Once again I had a hard time coming up with a decent photo so I just did the old stand-by folded quilt picture. Here it is:

This one is sort of OK, if you'll excuse my ugly brown carpet:

This is by far the biggest quilt I've ever made, in fact it very nearly covers my queen mattress though it stops just short of being a true queen size. It's really more of an oversized full. And I quilted the whole thing on my short-necked little Brother! Honestly though I don't think I'd ever try to make a quilt this size again, not until I get a machine with a longer neck. This was easy quilting--just straight up and down lines; I can't imagine trying to free-motion something this size.

Anyway yay, done. On to the next project ...

I fudged a pattern

A couple of months ago one of the websites I sometimes get stuff from (I can't even remember which one now) had this great deal on a little bag kit. It was ridiculously cheap, like less than 10 bucks though I also can't remember the exact amount. Anyway I ordered it and then discovered why it was so cheap--because it was a kit without a pattern. If I wanted the pattern, I would have to order it for another $8. And of course it couldn't be downloaded, either, I'd have to order a paper copy.

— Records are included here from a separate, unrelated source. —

## run 1
## top
module top(
    input           clk,
    input           rst,
    input           enable,
    input           mode,
    input           valid, 
    input   [4:0]   id,
    input   [3:0]   gridX,
    input   [3:0]   gridY,
	output 	[11:0]	gray_addr,
	output			gray_ren,
	input	[7:0]	gray_rdata,
    output  [11:0]  lbp_addr,
    output          lbp_wen,
	output			lbp_ren,
    input   [7:0]   lbp_rdata,
	output	[7:0] 	lbp_wdata,
	output	[24:0]	theta,
	output			theta_valid,
	input	[24:0]	cos_data,
	input			cos_valid,
	input	[24:0]	sin_data,
	input			sin_valid,
	output			lbp_finish,
    output  [7:0]   id_addr,
    output  [4:0]   id_wdata,
    output          id_wen,
    output          id_ren,
    input   [4:0]   id_rdata,
    output  [20:0]  hist_addr_train,
    output  [7:0]   hist_wdata_train,
    output          hist_wen_train,
    output          hist_ren_train,
    input   [7:0]   hist_rdata_train,
    output  [13:0]  hist_addr_predict,
    output  [7:0]   hist_wdata_predict,
    output          hist_wen_predict,
    output          hist_ren_predict,
    input   [7:0]   hist_rdata_predict,  
    output          hcu_finish,
    output          done,
    output  [4:0]   label,
    output  [17:0]  minDistance
);
==> flow/config.mk <==
export PLATFORM = sky130hd
export DESIGN_NAME = top
export DESIGN_NICKNAME = top
export VERILOG_FILES = /design/flow/design.v
export SDC_FILE = /design/flow/constraint.sdc
export NUM_CORES = 4
export LEC_CHECK = 0
export ABC_AREA = 1
export CAP_MARGIN = 20
export CORE_MARGIN = 2
export CORE_UTILIZATION = 72
export CTS_CLUSTER_DIAMETER = 397
export CTS_CLUSTER_SIZE = 16
export SLEW_MARGIN = 20
==> flow/constraint.sdc <==
create_clock -name core_clock -period 6.32 [get_ports {clk}]
set_input_delay 1.2640 -clock core_clock [delete_from_list [all_inputs] [get_ports {clk}]]
set_output_delay 1.2640 -clock core_clock [all_outputs]
set_load 0.01 [all_outputs]
run.sh (not shown) runs the stock make flow with config.mk's settings and CLKGATE_MAP_FILE=.
Run 1 never completed; the flow aborted with a tool error in 5_1_grt.
Here is what was changed in the inputs of run 2 compared with run 1.
Settings: putting SETUP_SLACK_MARGIN at 3.53 where nothing was set; swapping 16 for 36 in CTS_CLUSTER_SIZE; clearing ABC_AREA, which used to be 1; clearing CTS_CLUSTER_DIAMETER, which used to be 397; swapping 6.32 for 12.4 in the clock period (ns, I/O delays scaled along).
==> comparison <==
- Comparing summed standard-cell area reported by yosys for run 1 and run 2, the smaller number came from run 2.
- Post-synthesis instance area, run 1 and run 2: smaller value in run 2
- Max multiplexer share of the synthesized area across run 1 and run 2: run 2
- Initial cell density of the core, run 1 and run 2: smaller value in run 2
- Summary — mean area per synthesized cell, run 2 relative to run 1: higher, by about 13%.
- The share of the yosys chip area belonging to registers of run 2 is higher than that of run 1.
- Going from run 1 to run 2, instance count after placement with tap cells included shows a reduction of 20%, core box area now smaller.
- The flow ran to completion for all of run 1 and run 2 but run 1, which stopped partway.
- Run 1 failed in 5_1_grt with GRT-0232.
- From the logs: run 2 reached the end of the flow and failed the layout checks with capacitance limit, slew limit.
- Summary: with run 1 as the reference, chip width in run 2 moved down slightly.
Changes in run 3 relative to run 2:
Settings: a change of CORE_UTILIZATION from 72 to 71.
Notes after the runs:
Every stage of the flow completed for run 3, and the final layout passed the timing, DRC and antenna checks.
Re number of iterations in the first detailed-routing pass: run 3 is 1 up on run 2.
Run 3 and run 2 ended up with roughly the same sequential share of layout area.
Compared with run 2, run 3 shows a lower core utilization.
Of run 3 and run 2, the higher clock skew belongs to run 2.
[run 3] post-route worst setup slack rose 0.14 ns relative to run 2
Looking only at design internal power, and setting everything else aside, the higher value of run 3 and run 2 goes to run 2.
## Diff of input files: run 4 against run 3
Settings: CTS_CLUSTER_SIZE removed (was 36); CORE_UTILIZATION changed from 71 to 40; SETUP_SLACK_MARGIN removed (was 3.53); the clock period (ns, I/O delays scaled along) changed from 12.4 to 17.8.
==> comparison <==
- Compared with run 3, in run 4 data arrival time of the worst path grew by 1.83 ns; growth of design area from synthesis to finish fell 2.6 points; setup slack on the worst flop-to-flop path rose 3.50 ns.
- Pre-CTS setup slack improves in run 4 relative to run 3.
- In the tables for run 3 and run 4, number of non-clock buffers reads higher with run 3.
- Compared with run 3, run 4 shows a sequential share of layout area that is 0.26 points higher.
Edits applied to the flow inputs when going from run 4 to run 5:
Settings: setting CTS_CLUSTER_DIAMETER to 375 for the first time; changing CORE_UTILIZATION from 40 to 72; setting ABC_AREA to 1 for the first time; changing the clock period (ns, I/O delays scaled along) from 17.8 to 6.78.
Findings:
Tool error GRT-0232 stopped run 5 during 5_1_grt; no final results. Run 4 completed end to end with timing, DRC and antenna clean. Relative to run 4, the post-synthesis compound-gate area fraction of run 5 is higher by 0.20 points. Clock buffer count from CTS (run 5 vs. run 4) increases by a few percent. From run 4 to run 5 the numbers moved as follows: area inside the core boundary moved down; number of instances in the synthesized netlist went up; number of cell instances after yosys synthesis went up by 2270; worst setup timing slack at the placement stage fell by 7.31 ns. Run 5 vs. run 4: height of the die shows a reduction of 130 um, buffer levels on the longest clock path shows no meaningful change, starting density of the core shows an increase of 32 points, post-synthesis sequential element count shows no meaningful change, yosys synthesis chip area shows an increase of about 4%.

---

## alpha
Starting RTL as in the previous note.
clock: 7.98 ns
lec_check: 0
cap_margin: 15
cell_pad_in_sites_detail_placement: 0
cell_pad_in_sites_global_placement: 0
core_margin: 2
core_utilization: 72
cts_cluster_diameter: 114
cts_cluster_size: 14
hold_slack_margin: -0.08
max_routing_layer: met5
setup_slack_margin: 1.42
slew_margin: 20
tns_end_percent: 40
Completing all stages was not enough for alpha: its layout failed the final checks because of setup timing.
--- input diff alpha..beta ---
==> flow/config.mk <==
export PLATFORM = sky130hd
export DESIGN_NAME = top
export DESIGN_NICKNAME = top
export VERILOG_FILES = /design/flow/design.v
export SDC_FILE = /design/flow/constraint.sdc
export NUM_CORES = 4
export LEC_CHECK = 0
export CAP_MARGIN = 20
export CORE_MARGIN = 2
export CORE_UTILIZATION = 29
export SLEW_MARGIN = 20
==> flow/constraint.sdc <==
create_clock -name core_clock -period 10.9 [get_ports {clk}]
set_input_delay 2.1800 -clock core_clock [delete_from_list [all_inputs] [get_ports {clk}]]
set_output_delay 2.1800 -clock core_clock [all_outputs]
set_load 0.01 [all_outputs]
Results
[flow] alpha | stages: complete | final checks: fail | reason: setup timing. Having completed the whole flow, beta delivered a layout that passed the timing, DRC and antenna checks. The shortest period the worst path allows number comes out lower for alpha vs beta. STATUS full die area: beta loses against alpha. Diff alpha -> beta | internal reg-to-reg setup slack | increase of 1650 ps. Summary of beta over alpha: hold slack went up; fraction of area in non-clock buffers went down; max-slew headroom at the worst pin went down; overall fraction of global-route tracks in use went down. beta does better than alpha on total power. In beta the sequential share of layout area turned out 0.23 points higher than in alpha. Routed wire in beta totals less than in alpha. Looking at end point of the critical path, the M1.w[26] result is from alpha; the M1.w[38] one comes from beta. The met3 demand-to-capacity share in global routing in beta sits 6.7 points below the value recorded for alpha.
The following lists how gamma was set up differently from beta:
-- flow/config.mk --
<<< beta, line 10
export CORE_UTILIZATION = 29
>>> gamma, line 10
export CORE_UTILIZATION = 68
export CTS_CLUSTER_SIZE = 50
==> flow/constraint.sdc <==
create_clock -name core_clock -period 9.82 [get_ports {clk}]
set_input_delay 1.9640 -clock core_clock [delete_from_list [all_inputs] [get_ports {clk}]]
set_output_delay 1.9640 -clock core_clock [all_outputs]
set_load 0.01 [all_outputs]
Results
gamma finished every stage and its layout cleared the timing, DRC and antenna checks.
Delta (gamma minus beta): via count higher; non-clock buffer count higher; final critical delay including setup and external delays lower.
Die: gamma smaller than beta
Summary of gamma over beta: power share of the clock group shrank by 0.6 points, met1 wire length shrank by 18,000 um, starting density of the core grew by 39 points, placeable core area shrank by about 60%, utilization grew by 42 points.
The clock skew of gamma is higher than that of beta.

---

top again, from the RTL that the note above started with.
clock: 10.2 ns
lec_check: 0
cap_margin: 20
core_aspect_ratio: 0.5
core_margin: 2
core_utilization: 72
cts_cluster_size: 33
max_routing_layer: met4
place_density: 0.64
setup_slack_margin: 2.46
slew_margin: 20
The starting point went through all stages and came out clean.
Then changed:
- CORE_ASPECT_RATIO: 0.5 -> not set
- CORE_UTILIZATION: 72 -> 57
- CTS_CLUSTER_SIZE: 33 -> not set
- MAX_ROUTING_LAYER: met4 -> not set
- PLACE_DENSITY: 0.64 -> not set
- SETUP_SLACK_MARGIN: 2.46 -> not set
- clock period: 10.2 -> 6.78 ns (I/O delays scaled with it)
Now the flow completed, yet does not pass: negative setup slack; critical path depth rises by 4; wire length rises by 8.6%; first-iteration DRC count falls by 20%; worst hold slack got worse by 0.021 ns.
Then changed:
- CORE_UTILIZATION: 57 -> 72
- CTS_CLUSTER_SIZE: not set -> 16
- clock period: 6.78 -> 7.69 ns (I/O delays scaled with it)
=> The changed run ran to the end with violations: negative setup slack. Register-to-register slack improved by 0.85 ns. Clock skew increases by 0.029 ns. Final cell count decreases by 4.9%. Core utilization increases by 15 points. Fmax decreases by 0.62%. Cell area decreases by 2.8%. Total power decreases by 15%.

---

v38:
top again, from the RTL that the note above started with.
==> flow/design.v (excerpt) <==
module top(
    input           clk,
    input           rst,
    input           enable,
    input           mode,
    input           valid, 
    input   [4:0]   id,
    input   [3:0]   gridX,
    input   [3:0]   gridY,
	output 	[11:0]	gray_addr,
	output			gray_ren,
	input	[7:0]	gray_rdata,
    output  [11:0]  lbp_addr,
    output          lbp_wen,
	output			lbp_ren,
    input   [7:0]   lbp_rdata,
	output	[7:0] 	lbp_wdata,
	output	[24:0]	theta,
	output			theta_valid,
	input	[24:0]	cos_data,
	input			cos_valid,
	input	[24:0]	sin_data,
	input			sin_valid,
	output			lbp_finish,
    output  [7:0]   id_addr,
    output  [4:0]   id_wdata,
    output          id_wen,
    output          id_ren,
    input   [4:0]   id_rdata,
    output  [20:0]  hist_addr_train,
    output  [7:0]   hist_wdata_train,
    output          hist_wen_train,
    output          hist_ren_train,
    input   [7:0]   hist_rdata_train,
    output  [13:0]  hist_addr_predict,
    output  [7:0]   hist_wdata_predict,
    output          hist_wen_predict,
    output          hist_ren_predict,
    input   [7:0]   hist_rdata_predict,  
    output          hcu_finish,
    output          done,
    output  [4:0]   label,
    output  [17:0]  minDistance
);
    wire clbp_enable;
    wire [11:0] clbp_lbp_addr;
    wire clbp_lbp_wen;
    wire [7:0] clbp_lbp_wdata;
    wire hcu_enable;
    wire hcu_lbp_ren;
    wire [11:0] hcu_lbp_addr;
    wire [20:0] hcu_hist_addr_train;
    wire hcu_hist_ren_train;
    wire [13:0] hcu_hist_addr_predict;
    wire hcu_hist_ren_predict;
    wire [3:0] gridX_o;
    wire [3:0] gridY_o;
    wire dcu_enable;
    wire [20:0] dcu_hist_addr_train;
    wire dcu_hist_ren_train;
    wire [13:0] dcu_hist_addr_predict;
    wire dcu_hist_ren_predict;
    wire comparator_finish;
    wire comparator_enable;
    wire ram_comp;
    wire ram_clbp;
  ...
Settings: LEC_CHECK=0, CAP_MARGIN=15, CORE_MARGIN=2, CORE_UTILIZATION=70, CTS_CLUSTER_DIAMETER=32, CTS_CLUSTER_SIZE=40, SETUP_SLACK_MARGIN=1.99, SLEW_MARGIN=20; clock period 8.25 ns.
The flow completed for v38, but it is not clean: the layout still shows negative setup slack.
The following lists how v2 was set up differently from v38:
Settings: CAP_MARGIN changed from 15 to 20; SETUP_SLACK_MARGIN removed (was 1.99); CTS_CLUSTER_DIAMETER removed (was 32); CORE_UTILIZATION changed from 70 to 15; CTS_CLUSTER_SIZE removed (was 40); the clock period (ns, I/O delays scaled along) changed from 8.25 to 14.5.
[summary]
- v2 was carried through to the last stage, and its layout satisfied the timing, DRC and antenna checks.
- Delta (v2 minus v38): global-route usage shrank by 36 points, total power dropped 66%.
- Re initial cell density of the core: v38 was higher than v2.
- The lower final worst-path cycle share came out of v2.
- Compared with v38, in v2 signed area change from the synthesized netlist to the final layout dropped 0.95 points; setup slack after layout increased 4.04 ns.
- Worst reg2reg path depth: v2 < v38
- Total inserted antenna cells: v38 and v2 compared, higher one is v38
- Via count (v38 / v2): 1.12
- Number of non-clock buffers in v2 is 752 lower than in v38
- Net switching power is lower on v2
Modified inputs, v28 compared to v2
Settings: CORE_UTILIZATION changed from 15 to 70; SETUP_SLACK_MARGIN newly set to 1.2; the clock period (ns, I/O delays scaled along) changed from 14.5 to 9.25.
## What came out
No crash in v28: every stage finished, but the layout fails its final checks due to negative setup slack.
Between v2 and v28, the post-cts hold buffer count does not differ in any meaningful way.
The global-route usage reported for v28 is greater than that of v2 by 34 points.
Measured against v28, the die extent in y of v2 comes out at 2.1 times the reference value.
Count of cells resized by post-cts repair ended up 234 higher on v28 than on v2.
Overall chip area was higher in v2 than in v28.
Relative to v2, non-clock buffer count has gone up in v28.
diff inputs: v28 => v6
Settings: swapping 70 for 72 in CORE_UTILIZATION; putting PLACE_DENSITY_LB_ADDON at 0.0 where nothing was set; swapping 9.25 for 6.14 in the clock period (ns, I/O delays scaled along).
Findings:
Between v6 and v28, it is v6 whose final wirelength is higher, by 14%. NOTE: pre-CTS setup slack in v6 falls short of that of v28. v6: all stages done; final checks FAILED (negative setup slack). Comparing share of the core filled with cells in the final layout for v6 and v28, the smaller number came from v28. Diff v28 -> v6 | placed instance area | up by a few percent.
Input-level comparison between v12 and v6:
Settings: a deleted SETUP_SLACK_MARGIN that had been 1.2; a change of CORE_UTILIZATION from 72 to 40; a deleted PLACE_DENSITY_LB_ADDON that had been 0.0; a change of the clock period (ns, I/O delays scaled along) from 6.14 to 10.9.
Findings:
Looking at the reports, v12 completed the entire flow and the layout it produced met the timing, DRC and antenna checks.
Cmp v12 vs v6: part of the total power dissipated in sequential elements higher in v12
v6 → v12: number of global-route vias before repair has decreased; non-clock buffer count has decreased; cell area has decreased.
Power figures rest on the tool's default switching activity, not on a simulated workload.
== exp/tundra ==
// TopLevelPipe
module TopLevelPipe(input clk, rst,
	output [31:0] imem_addr, input [31:0] imem_rdata,
	output [31:0] dmem_addr, output [31:0] dmem_wdata, output dmem_we, input [31:0] dmem_rdata);
	wire MemWriteD, ALUSrcD, RegWriteD, JumpD, BranchD, JalrD, RegWriteM, RegWriteW, JalrE, JumpE, BranchE, ZeroE, ALUResult0, StallF, StallD, FlushD, FlushE;
	wire[1:0] ResultSrcD, ResultSrcE, PCSrcE, ForwardAE, ForwardBE, ResultSrcM, ResultSrcW;
	wire[2:0] func3D, func3E, ALUControlD, ImmSrcD;
	wire[4:0] Rs1D, Rs2D, Rs1E, Rs2E, RdE, RdM, RdW;
	wire[6:0] func7, op;
	ControlUnit	CTRL(func3D, func7, op, MemWriteD, ALUSrcD, RegWriteD, JumpD, BranchD, JalrD, ResultSrcD, ALUControlD, ImmSrcD);
	HazardUnit	HU(RegWriteM, RegWriteW, ResultSrcE, PCSrcE, ResultSrcM, ResultSrcW, Rs1D, Rs2D, Rs1E, Rs2E, RdE, RdM, RdW, StallF, StallD, FlushD, FlushE, ForwardAE, ForwardBE);
	ControlDecoder		DC(JalrE, JumpE, BranchE, ZeroE, ALUResult0, func3E, PCSrcE);
	DataPath	DP(clk, rst, MemWriteD, ALUSrcD, RegWriteD, JumpD, BranchD, JalrD, StallF, StallD, FlushD, FlushE, 
  ...
For scale: about 1600 flip-flops.
==> flow/config.mk <==
export PLATFORM = sky130hd
export DESIGN_NAME = TopLevelPipe
export DESIGN_NICKNAME = TopLevelPipe
export VERILOG_FILES = /design/flow/design.v
export SDC_FILE = /design/flow/constraint.sdc
export NUM_CORES = 4
export LEC_CHECK = 0
export CAP_MARGIN = 20
export CORE_MARGIN = 2
export CORE_UTILIZATION = 71
export CTS_CLUSTER_SIZE = 25
export PLACE_DENSITY = 0.67
export SLEW_MARGIN = 20
==> flow/constraint.sdc <==
create_clock -name core_clock -period 6.3 [get_ports {clk}]
set_input_delay 1.2600 -clock core_clock [delete_from_list [all_inputs] [get_ports {clk}]]
set_output_delay 1.2600 -clock core_clock [all_outputs]
set_load 0.01 [all_outputs]
run.sh (not shown) runs the stock make flow with config.mk's settings and CLKGATE_MAP_FILE=.
exp/tundra never completed; the flow aborted with a tool error in global routing (5_1_grt).
> inputs changed (exp/tundra -> exp/fjord)
- CELL_PAD_IN_SITES_GLOBAL_PLACEMENT now 2, previously not set
- CTS_CLUSTER_SIZE no longer set, was 25
- CORE_UTILIZATION now 40, was 71
- CORE_ASPECT_RATIO now 1.05, previously not set
- PLACE_DENSITY now 0.74, was 0.67
- the clock period (ns, I/O delays scaled along) now 10.0, was 6.3
Against exp/tundra as the reference, exp/fjord delivers a lower post-CTS repair timing setup buffer count.
Placed cell area, exp/tundra and exp/fjord: higher on exp/tundra
Area share of xor/xnor cells in the synthesized design across exp/tundra and exp/fjord: no real change.
TritonCTS buffer count (exp/fjord over exp/tundra): increase, 11%
Both conditions hold for exp/fjord: the flow ran to the end and the final layout passed the timing, design-rule and antenna checks.
Between exp/tundra and exp/fjord, the flop and latch count out of synthesis does not differ in any meaningful way.
Summary of the comparison: width of the die is higher in exp/fjord, relative to exp/tundra.
From exp/tundra to exp/fjord, count of buffers from port buffering did not move at all.
Looking only at number of gates resized after CTS, and setting everything else aside, the higher value of exp/tundra and exp/fjord goes to exp/tundra.
Going from exp/tundra to exp/fjord, placeable core region saw an increase, die size increased by 76% relative to the old numbers, multiplexer fraction of the synthesized cell area saw little to no change.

So anyway, I shelved it and then got it out a couple of weeks ago and wondered if I could figure out how to make the bag from the picture on the front of the kit. Now, that's something I've never done before because I kind of suck at doing stuff like that. But I didn't want to buy the pattern, either. Not because I'm cheap but because I felt like I'd been a little cheated. In my defense, I would have paid extra to get the pattern with the bag if I'd known in advance that the pattern wasn't included. I would have even paid extra to download it. But getting a paper copy seemed like too much trouble for a <$10 bag.

So I mangled it together and it actually looks pretty good. The only thing I didn't really do right is sew on the stupid handle, because I couldn't figure out how to do that with the zipper complicating everything. That's way, way too much geometry for me.